(Stored data)
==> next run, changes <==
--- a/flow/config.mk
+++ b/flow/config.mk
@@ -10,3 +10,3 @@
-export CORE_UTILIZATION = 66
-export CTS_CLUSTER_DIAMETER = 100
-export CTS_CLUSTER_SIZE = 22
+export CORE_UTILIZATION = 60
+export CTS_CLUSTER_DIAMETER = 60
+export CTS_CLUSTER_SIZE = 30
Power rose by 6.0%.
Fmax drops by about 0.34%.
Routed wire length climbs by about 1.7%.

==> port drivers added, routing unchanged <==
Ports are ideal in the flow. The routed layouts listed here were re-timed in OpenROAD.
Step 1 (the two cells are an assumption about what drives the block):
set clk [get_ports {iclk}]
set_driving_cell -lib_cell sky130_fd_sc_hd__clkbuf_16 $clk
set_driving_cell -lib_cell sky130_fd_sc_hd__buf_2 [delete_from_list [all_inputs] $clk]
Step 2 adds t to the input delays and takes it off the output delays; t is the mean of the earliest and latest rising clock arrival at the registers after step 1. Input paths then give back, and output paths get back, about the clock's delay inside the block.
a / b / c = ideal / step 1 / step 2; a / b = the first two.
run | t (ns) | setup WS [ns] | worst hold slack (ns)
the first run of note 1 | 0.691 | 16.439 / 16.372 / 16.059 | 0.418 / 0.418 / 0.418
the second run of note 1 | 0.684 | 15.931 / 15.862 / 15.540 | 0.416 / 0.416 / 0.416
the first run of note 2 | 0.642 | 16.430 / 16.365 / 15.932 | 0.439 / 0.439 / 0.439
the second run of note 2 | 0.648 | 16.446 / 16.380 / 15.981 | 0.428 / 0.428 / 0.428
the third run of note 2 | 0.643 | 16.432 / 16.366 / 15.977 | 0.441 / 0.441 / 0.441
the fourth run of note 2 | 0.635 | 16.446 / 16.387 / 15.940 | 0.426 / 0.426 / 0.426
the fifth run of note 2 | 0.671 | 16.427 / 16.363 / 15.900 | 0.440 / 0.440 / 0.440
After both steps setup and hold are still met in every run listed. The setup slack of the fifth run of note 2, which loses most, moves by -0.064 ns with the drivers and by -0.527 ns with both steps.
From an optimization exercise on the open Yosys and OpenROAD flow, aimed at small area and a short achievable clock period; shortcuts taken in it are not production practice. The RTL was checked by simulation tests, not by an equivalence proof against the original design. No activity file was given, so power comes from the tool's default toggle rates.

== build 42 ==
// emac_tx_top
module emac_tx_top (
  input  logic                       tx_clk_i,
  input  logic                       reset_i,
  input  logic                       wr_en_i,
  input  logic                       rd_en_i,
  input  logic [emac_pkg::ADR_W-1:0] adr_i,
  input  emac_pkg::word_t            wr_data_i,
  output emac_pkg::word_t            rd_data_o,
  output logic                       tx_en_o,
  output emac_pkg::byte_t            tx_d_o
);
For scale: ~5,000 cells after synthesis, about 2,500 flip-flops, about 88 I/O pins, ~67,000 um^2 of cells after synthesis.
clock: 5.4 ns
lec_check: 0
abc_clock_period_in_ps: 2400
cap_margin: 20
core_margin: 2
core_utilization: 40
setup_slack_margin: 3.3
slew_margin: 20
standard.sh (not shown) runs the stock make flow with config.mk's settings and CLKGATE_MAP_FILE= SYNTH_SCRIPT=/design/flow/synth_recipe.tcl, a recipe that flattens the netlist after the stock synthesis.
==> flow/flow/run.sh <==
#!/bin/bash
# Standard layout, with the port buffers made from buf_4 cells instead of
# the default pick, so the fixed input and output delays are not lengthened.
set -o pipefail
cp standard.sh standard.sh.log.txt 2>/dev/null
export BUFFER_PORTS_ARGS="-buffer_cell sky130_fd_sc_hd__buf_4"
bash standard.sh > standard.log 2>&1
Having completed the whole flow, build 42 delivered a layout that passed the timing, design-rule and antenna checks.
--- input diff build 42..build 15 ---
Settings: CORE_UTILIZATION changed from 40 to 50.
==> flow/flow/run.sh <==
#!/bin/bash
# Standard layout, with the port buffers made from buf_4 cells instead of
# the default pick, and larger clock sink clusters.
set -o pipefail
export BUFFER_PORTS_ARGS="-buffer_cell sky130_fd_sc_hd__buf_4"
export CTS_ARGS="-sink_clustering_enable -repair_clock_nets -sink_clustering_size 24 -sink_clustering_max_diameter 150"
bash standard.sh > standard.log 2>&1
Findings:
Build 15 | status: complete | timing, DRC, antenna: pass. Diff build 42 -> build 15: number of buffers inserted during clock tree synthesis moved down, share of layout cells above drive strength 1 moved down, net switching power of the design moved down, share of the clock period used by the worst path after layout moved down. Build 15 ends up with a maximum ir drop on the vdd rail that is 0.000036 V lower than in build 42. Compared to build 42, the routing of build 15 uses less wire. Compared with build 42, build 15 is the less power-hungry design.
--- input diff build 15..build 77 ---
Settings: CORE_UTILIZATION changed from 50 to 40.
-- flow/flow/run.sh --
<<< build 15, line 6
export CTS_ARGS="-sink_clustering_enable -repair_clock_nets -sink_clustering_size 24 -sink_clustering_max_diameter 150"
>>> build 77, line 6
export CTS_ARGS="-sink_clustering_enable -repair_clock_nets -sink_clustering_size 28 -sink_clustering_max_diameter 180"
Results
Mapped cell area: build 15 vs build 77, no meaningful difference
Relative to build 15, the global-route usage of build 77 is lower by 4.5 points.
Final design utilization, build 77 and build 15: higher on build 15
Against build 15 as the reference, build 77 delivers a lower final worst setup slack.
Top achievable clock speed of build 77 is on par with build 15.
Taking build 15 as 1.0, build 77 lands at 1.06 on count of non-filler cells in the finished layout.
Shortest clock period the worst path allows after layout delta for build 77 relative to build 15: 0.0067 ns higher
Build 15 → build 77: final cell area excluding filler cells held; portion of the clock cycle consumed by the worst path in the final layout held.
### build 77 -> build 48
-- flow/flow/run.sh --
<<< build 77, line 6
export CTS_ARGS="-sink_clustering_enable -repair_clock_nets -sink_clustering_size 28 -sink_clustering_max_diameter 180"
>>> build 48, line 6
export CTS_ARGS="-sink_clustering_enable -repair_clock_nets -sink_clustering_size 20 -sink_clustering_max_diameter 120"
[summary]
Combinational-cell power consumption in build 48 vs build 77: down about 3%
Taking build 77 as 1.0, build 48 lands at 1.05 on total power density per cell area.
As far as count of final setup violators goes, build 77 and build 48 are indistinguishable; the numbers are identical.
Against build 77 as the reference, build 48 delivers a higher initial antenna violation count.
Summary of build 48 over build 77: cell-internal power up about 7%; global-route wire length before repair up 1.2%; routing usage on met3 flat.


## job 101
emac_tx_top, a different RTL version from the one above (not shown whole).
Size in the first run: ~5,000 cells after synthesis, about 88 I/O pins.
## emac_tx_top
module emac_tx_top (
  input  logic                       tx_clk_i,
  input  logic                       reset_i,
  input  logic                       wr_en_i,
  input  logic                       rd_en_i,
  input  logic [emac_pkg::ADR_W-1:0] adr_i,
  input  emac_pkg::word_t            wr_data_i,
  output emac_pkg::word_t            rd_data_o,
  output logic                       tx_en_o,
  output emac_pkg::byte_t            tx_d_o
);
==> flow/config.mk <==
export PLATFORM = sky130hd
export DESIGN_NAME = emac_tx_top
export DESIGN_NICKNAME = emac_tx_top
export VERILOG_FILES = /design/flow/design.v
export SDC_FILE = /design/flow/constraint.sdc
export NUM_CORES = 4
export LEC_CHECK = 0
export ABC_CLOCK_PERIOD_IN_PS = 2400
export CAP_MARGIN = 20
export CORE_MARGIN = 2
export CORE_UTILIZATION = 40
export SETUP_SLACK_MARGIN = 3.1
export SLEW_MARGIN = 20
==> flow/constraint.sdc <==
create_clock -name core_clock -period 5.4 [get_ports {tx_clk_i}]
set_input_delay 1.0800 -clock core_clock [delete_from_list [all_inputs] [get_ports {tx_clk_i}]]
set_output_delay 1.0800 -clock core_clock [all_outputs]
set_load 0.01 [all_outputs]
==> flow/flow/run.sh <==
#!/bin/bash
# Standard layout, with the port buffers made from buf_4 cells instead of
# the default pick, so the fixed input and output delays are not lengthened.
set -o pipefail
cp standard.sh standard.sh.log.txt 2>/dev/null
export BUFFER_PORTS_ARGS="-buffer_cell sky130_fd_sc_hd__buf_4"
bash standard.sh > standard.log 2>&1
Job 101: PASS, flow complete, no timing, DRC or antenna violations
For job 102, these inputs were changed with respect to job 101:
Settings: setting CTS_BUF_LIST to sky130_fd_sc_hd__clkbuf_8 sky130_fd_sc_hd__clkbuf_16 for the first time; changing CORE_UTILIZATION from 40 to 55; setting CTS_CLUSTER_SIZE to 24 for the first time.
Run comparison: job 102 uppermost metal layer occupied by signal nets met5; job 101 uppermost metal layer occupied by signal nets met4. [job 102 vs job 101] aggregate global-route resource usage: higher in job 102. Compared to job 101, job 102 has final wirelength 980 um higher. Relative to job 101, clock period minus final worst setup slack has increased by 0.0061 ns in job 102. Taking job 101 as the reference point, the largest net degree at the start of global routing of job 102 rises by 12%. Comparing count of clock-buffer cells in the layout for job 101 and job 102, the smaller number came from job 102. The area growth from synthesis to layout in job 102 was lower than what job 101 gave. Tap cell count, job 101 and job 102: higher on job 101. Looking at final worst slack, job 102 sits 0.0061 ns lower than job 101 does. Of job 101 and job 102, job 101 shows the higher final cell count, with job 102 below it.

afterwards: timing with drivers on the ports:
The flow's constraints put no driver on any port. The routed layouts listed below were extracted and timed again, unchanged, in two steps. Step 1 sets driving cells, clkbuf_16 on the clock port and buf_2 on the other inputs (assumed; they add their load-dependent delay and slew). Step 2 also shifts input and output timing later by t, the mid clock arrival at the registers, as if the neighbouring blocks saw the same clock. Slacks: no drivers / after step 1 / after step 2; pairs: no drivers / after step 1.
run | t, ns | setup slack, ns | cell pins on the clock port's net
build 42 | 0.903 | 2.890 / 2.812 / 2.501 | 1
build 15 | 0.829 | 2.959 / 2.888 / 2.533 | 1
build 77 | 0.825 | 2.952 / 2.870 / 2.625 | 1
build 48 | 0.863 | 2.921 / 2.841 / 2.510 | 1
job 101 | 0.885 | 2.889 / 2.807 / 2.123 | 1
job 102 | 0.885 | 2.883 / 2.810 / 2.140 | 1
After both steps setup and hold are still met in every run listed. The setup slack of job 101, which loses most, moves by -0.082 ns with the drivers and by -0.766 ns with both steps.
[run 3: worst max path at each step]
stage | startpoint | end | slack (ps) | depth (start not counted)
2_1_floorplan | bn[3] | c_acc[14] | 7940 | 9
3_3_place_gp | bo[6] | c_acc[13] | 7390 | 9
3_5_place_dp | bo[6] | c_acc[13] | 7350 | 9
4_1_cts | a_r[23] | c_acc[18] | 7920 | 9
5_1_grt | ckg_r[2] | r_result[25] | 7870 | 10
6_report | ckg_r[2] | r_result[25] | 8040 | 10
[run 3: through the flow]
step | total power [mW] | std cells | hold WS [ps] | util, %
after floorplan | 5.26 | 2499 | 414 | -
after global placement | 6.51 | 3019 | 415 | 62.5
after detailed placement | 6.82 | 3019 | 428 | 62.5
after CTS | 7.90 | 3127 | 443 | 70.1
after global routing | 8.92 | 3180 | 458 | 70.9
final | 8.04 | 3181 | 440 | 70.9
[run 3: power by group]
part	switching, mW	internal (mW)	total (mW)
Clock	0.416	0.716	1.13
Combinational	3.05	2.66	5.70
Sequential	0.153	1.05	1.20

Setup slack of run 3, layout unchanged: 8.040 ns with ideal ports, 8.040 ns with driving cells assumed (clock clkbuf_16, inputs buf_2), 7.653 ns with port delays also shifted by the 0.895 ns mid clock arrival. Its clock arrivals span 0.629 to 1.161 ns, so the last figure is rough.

AIM OF THE TASK:
Some of the data mentions "placement". Copy every line where it does.

SOLUTION:
after global placement | 6.51 | 3019 | 415 | 62.5
after detailed placement | 6.82 | 3019 | 428 | 62.5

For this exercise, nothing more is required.